The study authors set out to find out whether toddlers who slept with their parents would have social or developmental issues by the time they reached kindergarten. The researchers interviewed 944 low-income families and looked at whether children between the ages of 1 and 3 slept in the same bed as their parents. The experts found no signs that children who shared a bed with their parents had developmental problems at age 5. The study was published in the journal Pediatrics on Monday.
“When you compare mothers of the same ethnicity and the same levels of education, whether they bed-share or not, does not predict a difference in cognitive or behavioral outcomes in their children,” explains study author Lauren Hale, Ph.D., associate professor of preventive medicine at Stony Brook University in Stony Brook, New York.
Hale and other researchers measured math, early literacy and social skills in the children. They even looked at levels of hyperactivity and found no cognitive or social differences between children who bed-shared and those who did not.

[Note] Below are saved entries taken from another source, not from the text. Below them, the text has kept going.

--- src/rtl/adaptive_step_size_controller_assert.svh ---
// Assertion macros used by the step size controller's control module
`ifndef ADAPTIVE_STEP_SIZE_CONTROLLER_ASSERT_SVH
`define ADAPTIVE_STEP_SIZE_CONTROLLER_ASSERT_SVH

// same-cycle implication
`define ASSC_IMPLY(name, clk, rst, ante, cons) \
   name: assert property (@(posedge clk) disable iff (rst) (ante) |-> (cons)) \
      else $error("assertion violated");

// next-cycle implication
`define ASSC_NEXT(name, clk, rst, ante, cons) \
   name: assert property (@(posedge clk) disable iff (rst) (ante) |=> (cons)) \
      else $error("assertion violated");

`endif

--- src/rtl/assc_pkg.sv ---
// Types, constants and tables of the step size controller
package assc_pkg;

   localparam int LOG_ITERATIONS = 24;
   localparam int HISTORY_DEPTH  = 3;
   localparam int HIST_IDX_W     = 2;
   localparam int ITER_W         = $clog2(LOG_ITERATIONS + 1);
   localparam int FRAC_W         = 48;
   localparam int FRAC_IDX_W     = 6;
   localparam int CSR_IDX_W      = 2;

   localparam logic [CSR_IDX_W-1:0] REG_MODE = 2'd0;
   localparam logic [CSR_IDX_W-1:0] REG_TOL  = 2'd1;
   localparam logic [CSR_IDX_W-1:0] REG_MIN  = 2'd2;
   localparam logic [CSR_IDX_W-1:0] REG_MAX  = 2'd3;

   localparam logic [31:0] EXP_ONE_THIRD = 32'd1431655765;
   localparam logic [31:0] EXP_NEWEST    = 32'd1052266988;
   localparam logic [31:0] EXP_MIDDLE    = 32'd730144440;
   localparam logic [31:0] EXP_OLDEST    = 32'd214748365;
   localparam logic [31:0] SAFETY_FACTOR = 32'd3865470566;
   localparam logic [63:0] TOL_RESET     = 64'd281475;
   localparam logic [31:0] PID_START     = 32'd4;
   localparam logic [63:0] ALL_ONES      = 64'hFFFF_FFFF_FFFF_FFFF;
   localparam logic [63:0] GROWTH_BOUND  = 64'hFFFF_FFFF_FFFF_FFFF / 64'd5;
   localparam logic [31:0] COUNT_MAX     = 32'hFFFF_FFFF;

   typedef struct packed {
      logic [63:0] error_value;
      logic [63:0] current_step;
      logic [31:0] steps_taken;
      logic [31:0] rejections;
   } req_type;

   typedef struct packed {
      logic [63:0] next_step;
      logic        hit_minimum;
      logic        hit_maximum;
      logic [31:0] minimum_hits;
      logic [31:0] maximum_hits;
   } rsp_type;

   typedef enum logic [3:0] {
      OP_NONE, OP_LOAD, OP_LOG_INIT, OP_NORM, OP_LOG_SQ, OP_TOL_SAVE,
      OP_TERM_LO, OP_TERM_HI, OP_EXP_INIT, OP_EXP_STEP, OP_PROD_LO,
      OP_PROD_HI, OP_SAFE_LO, OP_SAFE_HI, OP_SHIFT, OP_FINISH
   } op_type;

   typedef struct packed {
      op_type            op;
      logic [1:0]        opnd;
      logic [ITER_W-1:0] iter;
   } cmd_type;

   typedef struct packed {
      logic norm_done;
      logic use_pid;
   } sts_type;

   typedef logic [31:0] root_table_type [LOG_ITERATIONS+1];

   // repeated square roots of 2.0 in Q2.30
   function automatic root_table_type build_roots();
      root_table_type t;
      logic [63:0]    v;
      logic [63:0]    res;
      logic [63:0]    bt;
      int             k;
      int             j;
      t[0] = 32'h8000_0000;
      for (k = 1; k <= LOG_ITERATIONS; k++) begin
         v   = 64'(t[k-1]) << 30;
         res = 64'd0;
         bt  = 64'd1 << 62;
         for (j = 0; j < 32; j++) begin
            if (bt > v) bt = bt >> 2;
         end
         for (j = 0; j < 32; j++) begin
            if (bt != 64'd0) begin
               if (v >= res + bt) begin
                  v   = v - (res + bt);
                  res = (res >> 1) + bt;
               end else begin
                  res = res >> 1;
               end
               bt = bt >> 2;
            end
         end
         t[k] = res[31:0];
      end
      return t;
   endfunction

   localparam root_table_type ROOT_TABLE = build_roots();

endpackage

“There are a number of reasons why parents decide to share a bed with their children such as safety, security, to facilitate breast-feeding, in response to sleeping problems, to provide emotional support, living conditions, etc. Understanding those reasons can provide clues to the outcomes of bed-sharing on children’s later behavior and cognition,” Dr. Lynne Haverkos with the National Institutes of Health, the organization that funded the study.
Experts agree that what’s most important, is that everybody gets a good night’s sleep. For some families bed-sharing disrupts both the parents’ and the child’s sleep. For others it works well.
“If a family is going to bed-share, both parents must agree to it,” explains Brett Kuhn, associate professor of pediatrics and psychology at the University of Nebraska Medical Center in Omaha. “Make sure it’s planned and intentional and that you do it from the beginning of the night to the end of the night. You’re not going to play musical beds when the child fusses.”
Bringing a child into your bed to stop repeated episodes of crying may not only interrupt parental sleep but interfere in the child’s ability to soothe himself to sleep.
Haverkos says more studies are needed to look more closely at the risks and benefits of bed-sharing, but that the best bet is to discuss the issue with your pediatrician or health care provider. What qualifies as a safe and satisfying sleep arrangement for one family may not be the same for another.